◆ EXERCISE DETAILS
In the entries that follow, find the line containing "the state input", then output exactly every line from the first through that one.

◆ Dataset entries
-- Opening Marker --

<file path="src/sli_params.svh">
// constants for the status lamp driver: state codes and pattern timings
// assumes a 125 MHz system clock; included by the package and modules
`ifndef SLI_PARAMS_SVH
`define SLI_PARAMS_SVH
// ----------------------------------------------------------------
// state machine codes reported on the state input
// ----------------------------------------------------------------
`define SLI_ST_INIT      4'h1
`define SLI_ST_PREOP     4'h2
`define SLI_ST_BOOT      4'h3
`define SLI_ST_SAFEOP    4'h4
`define SLI_ST_OP        4'h8
// ----------------------------------------------------------------
// pattern timings in ms and the clock rate in kHz
// ----------------------------------------------------------------
`define SLI_CLK_KHZ      125000
`define SLI_BLINK_MS     200
`define SLI_FLASH_ON_MS  200
`define SLI_FLASH_OFF_MS 1000
`define SLI_FLICK_MS     50
`define SLI_ACT_MS       50
`define SLI_STRETCH_MS   100
`endif

</file>
<file path="src/sli_pkg.sv">
// types shared by the status lamp driver files
// assumes sli_params.svh is on the include path
`include "sli_params.svh"
package sli_pkg;
    // lamp outputs travel together
    typedef struct packed {
        logic run;
        logic port_in;
        logic port_out;
        logic term_bus;
    } sli_lamps_s;
    // one port's link and traffic indications
    typedef struct packed {
        logic link;
        logic traffic;
    } sli_port_s;
endpackage : sli_pkg

</file>
<file path="src/sli_act_lamp.sv">
// one link/activity lamp: off, steady, or blinking with stretched traffic
// assumes link and traffic inputs synchronous to clk; blink phase shared
`timescale 1ns/100ps
`default_nettype none
`include "sli_params.svh"
module sli_act_lamp
    import sli_pkg::*;
#(
    parameter int STRETCH = `SLI_STRETCH_MS * `SLI_CLK_KHZ
) (
    // clock and control
    input  wire logic      clk,
    input  wire logic      rst,
    input  wire logic      ce,
    // port indications and shared phase
    input  wire sli_port_s port,
    input  wire logic      act_phase,
    // lamp drive
    output logic           lamp
);
    // ----------------------------------------------------------------
    // traffic stretcher
    // ----------------------------------------------------------------
    localparam int SW = $clog2(STRETCH + 1);
    if (STRETCH < 1) begin : g_bad_stretch
        $error("stretch must be at least one cycle");
    end
    logic [SW-1:0] hold_r;   // cycles of activity still shown
    logic [SW-1:0] hold_nxt; // next hold count
    logic          active;   // traffic seen recently
    // reload on every pulse so short frames stay visible
    assign hold_nxt = port.traffic ? SW'(STRETCH) :
                      (hold_r != '0) ? hold_r - SW'(1) : hold_r;
    assign active   = port.link && (hold_r != '0);
    // stretcher register, frozen while ce is low
    always_ff @(posedge clk) begin
        if (rst) hold_r <= '0;
        else if (ce) hold_r <= hold_nxt;
    end
    // lamp register: dark / steady / blinking
    always_ff @(posedge clk) begin
        if (rst) lamp <= 1'b0;
        else if (ce) lamp <= port.link && (!active || act_phase);
    end
endmodule : sli_act_lamp
`default_nettype wire

</file>
<file path="src/sli_status_lamps.sv">
// lamp driver: run lamp from state machine, three link/activity lamps
// assumes all inputs synchronous to clk; lamps driven high = lit
`timescale 1ns/100ps
`default_nettype none
`include "sli_params.svh"
module sli_status_lamps
    import sli_pkg::*;
#(
    parameter int BLINK_CYC   = `SLI_BLINK_MS * `SLI_CLK_KHZ,
    parameter int FLASH_ON    = `SLI_FLASH_ON_MS * `SLI_CLK_KHZ,
    parameter int FLASH_OFF   = `SLI_FLASH_OFF_MS * `SLI_CLK_KHZ,
    parameter int FLICK_CYC   = `SLI_FLICK_MS * `SLI_CLK_KHZ,
    parameter int ACT_CYC     = `SLI_ACT_MS * `SLI_CLK_KHZ,
    parameter int STRETCH_CYC = `SLI_STRETCH_MS * `SLI_CLK_KHZ
) (
    // clock, reset, enable
    input  wire logic       clk,
    input  wire logic       rst,
    input  wire logic       ce,
    // communication state code
    input  wire logic [3:0] sm_state,
    // port indications
    input  wire sli_port_s  incoming_port,
    input  wire sli_port_s  outgoing_port,
    input  wire sli_port_s  term_bus,
    // lamp drives
    output sli_lamps_s      lamps
);
    // ----------------------------------------------------------------
    // parameter checks
    // ----------------------------------------------------------------
    // refused at elaboration, before any counter is built at all
    if (BLINK_CYC < 1 || FLICK_CYC < 1 || ACT_CYC < 1) begin : g_bad_half
        $error("pattern half periods must be at least one cycle");
    end
    if (FLASH_ON < 1 || FLASH_OFF <= FLASH_ON) begin : g_bad_flash
        $error("flash dark interval must exceed flash pulse");
    end
    if (STRETCH_CYC < 1) begin : g_bad_stretch
        $error("activity stretch must be at least one cycle");
    end
    // one width for every counter: the flash frame is the longest count,
    // and a shared width keeps the wrap function common to all of them
    localparam int PW = 32;
    // run lamp pattern selector
    typedef enum logic [2:0] {
        SLI_RUN_OFF   = 3'b000,
        SLI_RUN_BLINK = 3'b001,
        SLI_RUN_FLASH = 3'b010,
        SLI_RUN_ON    = 3'b011,
        SLI_RUN_FLICK = 3'b100
    } sli_run_e;
    // ----------------------------------------------------------------
    // free-running pattern counters
    // ----------------------------------------------------------------
    // wrap test used by every toggle counter
    function automatic logic at_end(input logic [PW-1:0] c, input int lim);
        at_end = (c >= PW'(lim - 1));
    endfunction : at_end
    logic [PW-1:0] blink_cnt_r;  // blink half period
    logic [PW-1:0] flick_cnt_r;  // flicker half period
    logic [PW-1:0] act_cnt_r;    // activity half period
    logic [PW-1:0] flash_cnt_r;  // flash frame position
    logic          blink_ph_r;   // blink phase
    logic          flick_ph_r;   // flicker phase
    logic          act_ph_r;     // activity phase
    wire           blink_end = at_end(blink_cnt_r, BLINK_CYC);
    wire           flick_end = at_end(flick_cnt_r, FLICK_CYC);
    wire           act_end   = at_end(act_cnt_r, ACT_CYC);
    wire           flash_end = at_end(flash_cnt_r, FLASH_ON + FLASH_OFF);
    // short pulse at frame start, long dark rest
    wire           flash_ph  = (flash_cnt_r < PW'(FLASH_ON));
    // counters run regardless of state so lamps agree in phase
    always_ff @(posedge clk) begin
        if (rst) begin
            blink_cnt_r <= '0;
            flick_cnt_r <= '0;
            act_cnt_r   <= '0;
            flash_cnt_r <= '0;
            blink_ph_r  <= 1'b0;
            flick_ph_r  <= 1'b0;
            act_ph_r    <= 1'b0;
        end else if (ce) begin
            blink_cnt_r <= blink_end ? '0 : blink_cnt_r + PW'(1);
            flick_cnt_r <= flick_end ? '0 : flick_cnt_r + PW'(1);
            act_cnt_r   <= act_end ? '0 : act_cnt_r + PW'(1);
            flash_cnt_r <= flash_end ? '0 : flash_cnt_r + PW'(1);
            blink_ph_r  <= blink_ph_r ^ blink_end;
            flick_ph_r  <= flick_ph_r ^ flick_end;
            act_ph_r    <= act_ph_r ^ act_end;
        end
    end
    // ----------------------------------------------------------------
    // run lamp
    // ----------------------------------------------------------------
    sli_run_e run_sel;  // pattern chosen from state
    logic     run_nxt;  // next run lamp level
    logic     run_r;    // registered run lamp
    logic     in_lamp;  // incoming port lamp, from its flop
    logic     out_lamp; // outgoing port lamp, from its flop
    logic     bus_lamp; // terminal bus lamp, from its flop
    // unknown codes show dark, the safe reading for an operator
    always_comb begin
        case (sm_state)
            `SLI_ST_PREOP:  run_sel = SLI_RUN_BLINK;
            `SLI_ST_SAFEOP: run_sel = SLI_RUN_FLASH;
            `SLI_ST_OP:     run_sel = SLI_RUN_ON;
            `SLI_ST_BOOT:   run_sel = SLI_RUN_FLICK;
            default:        run_sel = SLI_RUN_OFF;
        endcase
    end
    always_comb begin
        case (run_sel)
            SLI_RUN_BLINK: run_nxt = blink_ph_r;
            SLI_RUN_FLASH: run_nxt = flash_ph;
            SLI_RUN_ON:    run_nxt = 1'b1;
            SLI_RUN_FLICK: run_nxt = flick_ph_r;
            default:       run_nxt = 1'b0;
        endcase
    end
    // registered lamp drive, dark during reset
    always_ff @(posedge clk) begin
        if (rst) run_r <= 1'b0;
        else if (ce) run_r <= run_nxt;
    end
    // ----------------------------------------------------------------
    // link/activity lamps
    // ----------------------------------------------------------------
    sli_act_lamp #(.STRETCH(STRETCH_CYC)) u_in (
        .clk       (clk),
        .rst       (rst),
        .ce        (ce),
        .port      (incoming_port),
        .act_phase (act_ph_r),
        .lamp      (in_lamp)
    );
    sli_act_lamp #(.STRETCH(STRETCH_CYC)) u_out (
        .clk       (clk),
        .rst       (rst),
        .ce        (ce),
        .port      (outgoing_port),
        .act_phase (act_ph_r),
        .lamp      (out_lamp)
    );
    sli_act_lamp #(.STRETCH(STRETCH_CYC)) u_bus (
        .clk       (clk),
        .rst       (rst),
        .ce        (ce),
        .port      (term_bus),
        .act_phase (act_ph_r),
        .lamp      (bus_lamp)
    );
    // ----------------------------------------------------------------
    // lamp bundle
    // ----------------------------------------------------------------
    // a single driver for the whole struct: a clocked field next to
    // instance-driven fields would give one variable two kinds of driver
    assign lamps = '{run: run_r, port_in: in_lamp, port_out: out_lamp,
                     term_bus: bus_lamp};
endmodule : sli_status_lamps
`default_nettype wire

</file>
<file path="config.mk">
export PLATFORM = sky130hd
export DESIGN_NAME = sli_status_lamps
export DESIGN_NICKNAME = d
export VERILOG_FILES = /design/src/sli_pkg.sv /design/src/sli_act_lamp.sv /design/src/sli_status_lamps.sv
export VERILOG_INCLUDE_DIRS = /design/src /design/src/src
export SDC_FILE = /design/constraint.sdc
export NUM_CORES = 1
export LEC_CHECK = 0
export BUFFER_PORTS_ARGS = -buffer_cell sky130_fd_sc_hd__buf_2
export CORE_ASPECT_RATIO = 1.4
export CORE_MARGIN = 1.5
export CORE_UTILIZATION = 55
export DETAILED_ROUTE_END_ITERATION = 12
export PLACE_DENSITY_LB_ADDON = 0.25
export SETUP_SLACK_MARGIN = 0.3
export SKIP_LAST_GASP = 1
export SYNTH_ARGS = -nofsm -noshare
export SYNTH_HDL_FRONTEND = slang
export SYNTH_SLANG_ARGS = --single-unit
</file>
<file path="constraint.sdc">
create_clock -name clk -period 4.45 [get_ports clk]
set_clock_uncertainty 0.15 [all_clocks]
set_input_delay 0.89 -clock clk [delete_from_list [all_inputs] [get_ports clk]]
set_output_delay 0.89 -clock clk [all_outputs]
set_load 0.02 [all_outputs]
</file>
==> impl_metrics.json <==
{
  "grt_pass1_wl_microns": 37100,
  "grt_overflow": 0,
  "required_ns": 4.70,
  "final_cells": 1452,
  "dp.cells": 1415,
  "final.period_utilization_pct": 65.0,
  "ant_nets": 0,
  "pre_cts_slack_ns": 1.15,
  "post_dp_cell_area_sq_mm": 0.0103,
  "mappedNetlistArea_sq_mm": 0.0100,
  "syn_area_per_cell_sq_um": 8.34,
  "p_comb_share_pct": 12.4,
  "routed_wl_microns": 21300,
  "drive_gt1_share_pct": 6.93,
  "p_int_mw": 3.25,
  "rsz0062_at_grt": "false",
  "hold_violations": 0,
  "ir_drop_uv": 257,
  "yosys_register_bits": 207,
  "cts_max_path_buffers": 3,
  "first_pass_iters": 7,
  "area_delta_synth_final_pct": 9.41,
  "wire_per_inst_microns": 14.7,
  "dieHeight_microns": 163,
  "fp-row-count": 58,
  "post-route-min-period_ns": 2.89,
  "swShare_pct": 26.1,
  "ctsResizeCount": 0,
  "worst_slew_pin_slew_ns": 1.04,
  "end_kind": "flop",
  "async_flop_share_pct": 0,
  "dieArea_sq_mm": 0.0191,
  "dp_hpwl_microns": 14200,
  "ctsHoldBuffers": 0,
  "clk_latency_ns": 0.51,
  "synth_edf_count": 0,
  "io_buffers": 16,
  "grt_max_degree": 41,
  "arrival_ns": 3.14,
  "ys_seq_area_share_pct": 41.2,
  "yosys_warnings": 0,
  "maxSlewHeadroom_pct": 30.0,
  "fp.coreArea_sq_mm": 0.0179,
  "synth_top_area_share_pct": 41.2,
  "setup_viol": 0,
  "ys_types": 62,
  "drv_slew": 0,
  "seqPwrFrac_pct": 45.9,
  "vias": 8555,
  "design.portCount": 17,
  "crit_path_start_kind": "flop",
  "drv_cap": 0,
  "n_antenna_cell": 0,
  "drt_drc_violations_left": 0,
  "cts_htree_levels": 1,
  "numCtsBuffers": 22,
  "path_class": "reg -> reg",
  "cts_tree": "done",
  "status": "finished, final reports clean",
  "cts_root_buffer": "clkbuf_16",
  "powerDensity_mw_per_mm2": 400,
  "synth-main-ff-cell": "dfxtp_1",
  "synthTopCellsByArea": "dfxtp_1 (41%), xor2_1 (8.4%), nor2_1 (7.4%)",
  "setup_tns_ns": 0,
  "p_switching_mw": 1.15,
  "antenna_found_initial": 0,
  "post_cts_buffers": 0,
  "leakagePower_nw": 3.85,
  "hp-class": "reg -> reg",
  "final_common_cell": "dfxtp_1",
  "yosys.area.top_type": "dfxtp_1",
  "cp_max_fo": 15,
  "final_core_util_pct": 61.3,
  "drt_iter0_drc": 511,
  "cts_sinks": 207,
  "whs_ns": 0.321,
  "fin_nets": 1222,
  "via_per_inst": 5.89,
  "grt_usage_pct": 23.2,
  "syn_inst": 1205,
  "syn-num-nets": 1228,
  "max_freq_ghz": 0.346,
  "final_cell_area_sq_mm": 0.0110,
  "initial_core_util_pct": 56.1,
  "p_total_mw": 4.40,
  "p_clk_share_pct": 41.7,
  "die_x_microns": 117,
  "grt_pass1_vias": 8192,
  "final_cell_mix": "dfxtp_1 (207), nor2_1 (197), xor2_1 (96)",
  "routabilityCongestion": 0.828,
  "clk_pin_slew_worst_paths_ns": 0.06,
  "n_fill_cell": 1616,
  "setup_slack_ns": 1.56
}
power groups by stage:
stage	registers [mW]	logic (mW)	clock network (mW)
floorplan	2.03	0.446	0
global placement	2.06	0.535	0
detailed placement	2.06	0.542	0
CTS	2.02	0.547	1.87
global route	2.03	0.618	1.95
finish	2.02	0.548	1.83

-- Closing Marker --

◆ RESPONSE TO THE EXERCISE
<file path="src/sli_params.svh">
// constants for the status lamp driver: state codes and pattern timings
// assumes a 125 MHz system clock; included by the package and modules
`ifndef SLI_PARAMS_SVH
`define SLI_PARAMS_SVH
// ----------------------------------------------------------------
// state machine codes reported on the state input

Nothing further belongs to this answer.